[YOUR ASSIGNMENT]
In the records below, begin at the line containing "buffers and inverters" and end at the line containing "li1 | 243 |"; quote every line in that span exactly, including both boundary lines, and no others.

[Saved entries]

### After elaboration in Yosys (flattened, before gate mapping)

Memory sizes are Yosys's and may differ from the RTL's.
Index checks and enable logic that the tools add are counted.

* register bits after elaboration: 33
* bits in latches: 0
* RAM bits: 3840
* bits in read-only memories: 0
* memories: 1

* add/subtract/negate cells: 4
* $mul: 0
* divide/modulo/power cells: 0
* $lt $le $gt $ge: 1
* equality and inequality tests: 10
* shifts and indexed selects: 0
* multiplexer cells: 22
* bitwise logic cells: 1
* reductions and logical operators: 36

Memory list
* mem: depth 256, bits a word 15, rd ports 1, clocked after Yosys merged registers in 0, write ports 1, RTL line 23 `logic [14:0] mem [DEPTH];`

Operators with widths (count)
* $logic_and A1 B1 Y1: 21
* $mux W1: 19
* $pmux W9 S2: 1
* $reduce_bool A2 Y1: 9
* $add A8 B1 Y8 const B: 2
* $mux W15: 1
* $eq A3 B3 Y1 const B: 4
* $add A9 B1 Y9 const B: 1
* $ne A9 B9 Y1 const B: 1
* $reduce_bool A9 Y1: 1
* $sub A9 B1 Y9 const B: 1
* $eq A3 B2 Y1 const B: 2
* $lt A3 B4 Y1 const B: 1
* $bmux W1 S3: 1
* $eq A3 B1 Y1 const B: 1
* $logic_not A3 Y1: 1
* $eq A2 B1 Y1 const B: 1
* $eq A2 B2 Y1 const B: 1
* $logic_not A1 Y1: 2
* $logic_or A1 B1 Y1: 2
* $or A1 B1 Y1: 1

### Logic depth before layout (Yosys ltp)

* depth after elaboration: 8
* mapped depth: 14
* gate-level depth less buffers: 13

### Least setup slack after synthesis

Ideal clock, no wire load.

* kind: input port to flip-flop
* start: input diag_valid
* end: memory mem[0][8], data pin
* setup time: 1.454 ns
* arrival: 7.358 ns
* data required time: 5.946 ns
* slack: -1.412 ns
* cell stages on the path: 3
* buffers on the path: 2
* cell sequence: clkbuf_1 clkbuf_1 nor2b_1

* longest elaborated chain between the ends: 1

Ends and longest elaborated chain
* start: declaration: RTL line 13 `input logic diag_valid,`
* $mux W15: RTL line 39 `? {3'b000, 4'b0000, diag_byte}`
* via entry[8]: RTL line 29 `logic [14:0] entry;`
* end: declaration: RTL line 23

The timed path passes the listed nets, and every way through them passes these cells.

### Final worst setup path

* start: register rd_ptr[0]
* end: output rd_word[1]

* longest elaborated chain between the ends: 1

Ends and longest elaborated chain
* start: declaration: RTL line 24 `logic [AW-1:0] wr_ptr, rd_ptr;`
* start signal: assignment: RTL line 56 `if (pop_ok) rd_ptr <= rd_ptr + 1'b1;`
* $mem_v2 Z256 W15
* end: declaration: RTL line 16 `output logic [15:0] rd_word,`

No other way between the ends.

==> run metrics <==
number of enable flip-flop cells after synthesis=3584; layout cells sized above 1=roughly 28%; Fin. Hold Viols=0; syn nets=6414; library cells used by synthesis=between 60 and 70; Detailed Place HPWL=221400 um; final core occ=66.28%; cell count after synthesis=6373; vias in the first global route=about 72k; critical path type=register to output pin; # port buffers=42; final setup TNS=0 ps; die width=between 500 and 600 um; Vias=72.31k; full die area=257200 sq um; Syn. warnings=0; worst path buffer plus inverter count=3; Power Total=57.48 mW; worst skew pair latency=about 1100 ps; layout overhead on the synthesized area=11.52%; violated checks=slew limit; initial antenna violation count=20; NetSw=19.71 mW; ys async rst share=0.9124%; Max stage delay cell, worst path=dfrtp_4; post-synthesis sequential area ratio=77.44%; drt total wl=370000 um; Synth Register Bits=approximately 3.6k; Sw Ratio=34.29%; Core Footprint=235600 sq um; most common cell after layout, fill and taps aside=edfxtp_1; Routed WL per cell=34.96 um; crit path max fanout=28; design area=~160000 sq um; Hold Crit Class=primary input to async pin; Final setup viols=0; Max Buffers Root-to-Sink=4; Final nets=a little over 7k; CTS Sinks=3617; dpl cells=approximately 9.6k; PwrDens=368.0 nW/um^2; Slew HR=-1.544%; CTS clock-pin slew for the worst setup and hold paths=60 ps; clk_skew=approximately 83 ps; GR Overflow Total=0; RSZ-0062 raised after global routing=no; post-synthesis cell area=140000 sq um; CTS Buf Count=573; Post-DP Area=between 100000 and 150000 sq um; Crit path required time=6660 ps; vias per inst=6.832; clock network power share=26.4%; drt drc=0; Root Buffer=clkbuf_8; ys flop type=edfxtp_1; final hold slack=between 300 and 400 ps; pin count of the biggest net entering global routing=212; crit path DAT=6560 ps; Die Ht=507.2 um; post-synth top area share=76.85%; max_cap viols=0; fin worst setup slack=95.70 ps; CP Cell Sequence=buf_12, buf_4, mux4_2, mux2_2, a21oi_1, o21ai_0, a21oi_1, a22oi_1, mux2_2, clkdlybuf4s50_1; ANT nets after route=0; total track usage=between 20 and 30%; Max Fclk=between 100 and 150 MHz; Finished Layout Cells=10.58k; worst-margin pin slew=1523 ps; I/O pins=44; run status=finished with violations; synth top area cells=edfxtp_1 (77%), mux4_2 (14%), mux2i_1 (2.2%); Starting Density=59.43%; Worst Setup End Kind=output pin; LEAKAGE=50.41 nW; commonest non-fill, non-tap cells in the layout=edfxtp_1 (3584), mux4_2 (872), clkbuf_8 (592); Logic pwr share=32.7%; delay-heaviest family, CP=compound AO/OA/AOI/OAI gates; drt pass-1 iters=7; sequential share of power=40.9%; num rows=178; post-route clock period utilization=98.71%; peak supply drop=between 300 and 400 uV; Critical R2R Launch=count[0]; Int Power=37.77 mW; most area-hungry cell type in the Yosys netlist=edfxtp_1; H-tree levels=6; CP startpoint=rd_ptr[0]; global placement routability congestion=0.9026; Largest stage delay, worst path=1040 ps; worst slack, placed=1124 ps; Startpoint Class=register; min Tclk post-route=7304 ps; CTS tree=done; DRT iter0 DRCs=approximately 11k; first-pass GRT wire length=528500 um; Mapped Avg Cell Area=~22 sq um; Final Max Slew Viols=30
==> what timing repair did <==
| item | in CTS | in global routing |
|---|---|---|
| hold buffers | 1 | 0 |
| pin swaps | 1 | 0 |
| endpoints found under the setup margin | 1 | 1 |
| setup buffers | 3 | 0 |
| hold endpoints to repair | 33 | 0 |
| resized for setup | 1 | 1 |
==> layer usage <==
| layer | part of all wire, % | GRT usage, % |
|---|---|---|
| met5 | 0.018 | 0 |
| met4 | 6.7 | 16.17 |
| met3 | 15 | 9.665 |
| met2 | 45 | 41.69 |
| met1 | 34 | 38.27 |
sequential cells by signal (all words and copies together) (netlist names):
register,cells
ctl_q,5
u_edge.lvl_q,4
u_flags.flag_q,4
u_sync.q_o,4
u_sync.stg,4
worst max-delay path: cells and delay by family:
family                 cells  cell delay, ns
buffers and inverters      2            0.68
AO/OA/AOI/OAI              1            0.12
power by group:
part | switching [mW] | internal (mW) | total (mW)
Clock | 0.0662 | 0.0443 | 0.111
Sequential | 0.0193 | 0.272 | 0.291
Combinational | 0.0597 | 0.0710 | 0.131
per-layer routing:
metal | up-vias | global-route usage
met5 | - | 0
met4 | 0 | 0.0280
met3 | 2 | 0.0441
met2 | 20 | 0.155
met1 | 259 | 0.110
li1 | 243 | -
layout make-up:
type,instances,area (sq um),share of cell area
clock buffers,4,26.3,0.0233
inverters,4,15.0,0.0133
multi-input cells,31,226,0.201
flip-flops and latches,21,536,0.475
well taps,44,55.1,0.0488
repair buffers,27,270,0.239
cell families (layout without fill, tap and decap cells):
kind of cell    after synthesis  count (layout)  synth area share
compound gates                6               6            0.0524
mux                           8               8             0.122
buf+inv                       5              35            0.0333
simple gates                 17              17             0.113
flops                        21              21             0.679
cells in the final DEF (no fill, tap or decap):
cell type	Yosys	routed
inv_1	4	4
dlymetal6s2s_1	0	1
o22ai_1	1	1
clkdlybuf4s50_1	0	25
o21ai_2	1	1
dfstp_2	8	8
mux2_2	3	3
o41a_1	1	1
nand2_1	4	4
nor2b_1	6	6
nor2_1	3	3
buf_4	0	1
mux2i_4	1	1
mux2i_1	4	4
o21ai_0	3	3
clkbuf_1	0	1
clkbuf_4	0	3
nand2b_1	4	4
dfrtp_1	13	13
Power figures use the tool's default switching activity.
==> config.mk <==
export PLATFORM = sky130hd
export DESIGN_NAME = wdog_supervisor
export DESIGN_NICKNAME = d
export VERILOG_FILES = /design/src/rtl/wdog_pkg.sv /design/src/rtl/wdog_tick_edge.sv /design/src/rtl/wdog_div7.sv /design/src/rtl/wdog_low_timer.sv /design/src/rtl/wdog_ctrl_fsm.sv /design/src/rtl/wdog_supervisor.sv
export SDC_FILE = /design/constraint.sdc
export NUM_CORES = 1
export LEC_CHECK = 0
export CAP_MARGIN = 20
export CORE_MARGIN = 4
export CORE_UTILIZATION = 38
export DETAILED_ROUTE_END_ITERATION = 10
export GPL_ROUTABILITY_DRIVEN = 0
export SLEW_MARGIN = 30
export SYNTH_ARGS = -nofsm -noshare
export SYNTH_HDL_FRONTEND = slang
export SYNTH_SLANG_ARGS = --single-unit
==> constraint.sdc <==
create_clock -name clk -period 3.6 [get_ports clk]
set_input_delay 0.36 -clock clk [delete_from_list [all_inputs] [get_ports clk]]
set_output_delay 0.36 -clock clk [all_outputs]
set_load 0.02 [all_outputs]
==> src/rtl/wdog_pkg.sv <==
package wdog_pkg;
    typedef enum logic [1:0] {
        ST_LOAD  = 2'd0,
        ST_OFF   = 2'd1,
        ST_ARMED = 2'd2,
        ST_FIRE  = 2'd3
    } wd_state_e;
endpackage

==> src/rtl/wdog_tick_edge.sv <==
module wdog_tick_edge (
    input  logic clk,
    input  logic rst_n,
    input  logic src,
    output logic tick
);
    logic prev_q;

    always_ff @(posedge clk or negedge rst_n) begin
        if (!rst_n) prev_q <= 1'b0;
        else        prev_q <= src;
    end

    // one pulse per low-to-high transition of the timer bit
    assign tick = src & ~prev_q;
endmodule

==> src/rtl/wdog_div7.sv <==
module wdog_div7 #(
    parameter int DIV = 7
) (
    input  logic clk,
    input  logic rst_n,
    input  logic clear,
    input  logic step,
    output logic expire
);
    localparam int CW = (DIV > 1) ? $clog2(DIV) : 1;
    localparam logic [CW-1:0] LAST = CW'(DIV - 1);

    logic [CW-1:0] cnt_q;

    always_ff @(posedge clk or negedge rst_n) begin
        if (!rst_n) begin
            cnt_q <= '0;
        end else if (clear) begin
            cnt_q <= '0;
        end else if (step) begin
            cnt_q <= (cnt_q == LAST) ? '0 : cnt_q + 1'b1;
        end
    end

    // the DIV-th step from zero is the expiry; a clear in the same cycle wins
    assign expire = step & ~clear & (cnt_q == LAST);
endmodule

==> src/rtl/wdog_low_timer.sv <==
module wdog_low_timer #(
    parameter int MIN_LOW_CLKS = 4
) (
    input  logic clk,
    input  logic rst_n,
    input  logic arm,
    input  logic pin_low,
    output logic done
);
    localparam int W = $clog2(MIN_LOW_CLKS + 1);
    localparam logic [W-1:0] LAST = W'(MIN_LOW_CLKS - 1);

    logic [W-1:0] run_q;

    always_ff @(posedge clk or negedge rst_n) begin
        if (!rst_n) begin
            run_q <= '0;
        end else if (!arm || !pin_low) begin
            run_q <= '0;
        end else if (run_q != LAST) begin
            run_q <= run_q + 1'b1;
        end
    end

    assign done = arm & pin_low & (run_q == LAST);
endmodule

==> src/rtl/wdog_ctrl_fsm.sv <==
module wdog_ctrl_fsm
    import wdog_pkg::*;
(
    input  logic clk,
    input  logic rst_n,
    input  logic strap_en,
    input  logic kick,
    input  logic expire,
    input  logic release_done,
    output logic en_out,
    output logic pull_out,
    output logic hold_clear
);
    wd_state_e state_q, state_d;

    always_ff @(posedge clk or negedge rst_n) begin
        if (!rst_n) state_q <= ST_LOAD;
        else        state_q <= state_d;
    end

    always_comb begin
        state_d = state_q;
        unique case (state_q)
            ST_LOAD:  state_d = (strap_en || kick) ? ST_ARMED : ST_OFF;
            ST_OFF:   if (kick) state_d = ST_ARMED;
            ST_ARMED: if (expire) state_d = ST_FIRE;
            ST_FIRE:  if (release_done) state_d = ST_LOAD;
            default:  state_d = ST_LOAD;
        endcase
    end

    always_comb begin
        en_out     = 1'b0;
        pull_out   = 1'b0;
        hold_clear = 1'b1;
        unique case (state_q)
            ST_LOAD:  ;
            ST_OFF:   ;
            ST_ARMED: begin
                en_out     = 1'b1;
                hold_clear = 1'b0;
            end
            ST_FIRE:  pull_out = 1'b1;
            default:  ;
        endcase
    end
endmodule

[REPLY TO THE TASK]
buffers and inverters      2            0.68
AO/OA/AOI/OAI              1            0.12
power by group:
part | switching [mW] | internal (mW) | total (mW)
Clock | 0.0662 | 0.0443 | 0.111
Sequential | 0.0193 | 0.272 | 0.291
Combinational | 0.0597 | 0.0710 | 0.131
per-layer routing:
metal | up-vias | global-route usage
met5 | - | 0
met4 | 0 | 0.0280
met3 | 2 | 0.0441
met2 | 20 | 0.155
met1 | 259 | 0.110
li1 | 243 | -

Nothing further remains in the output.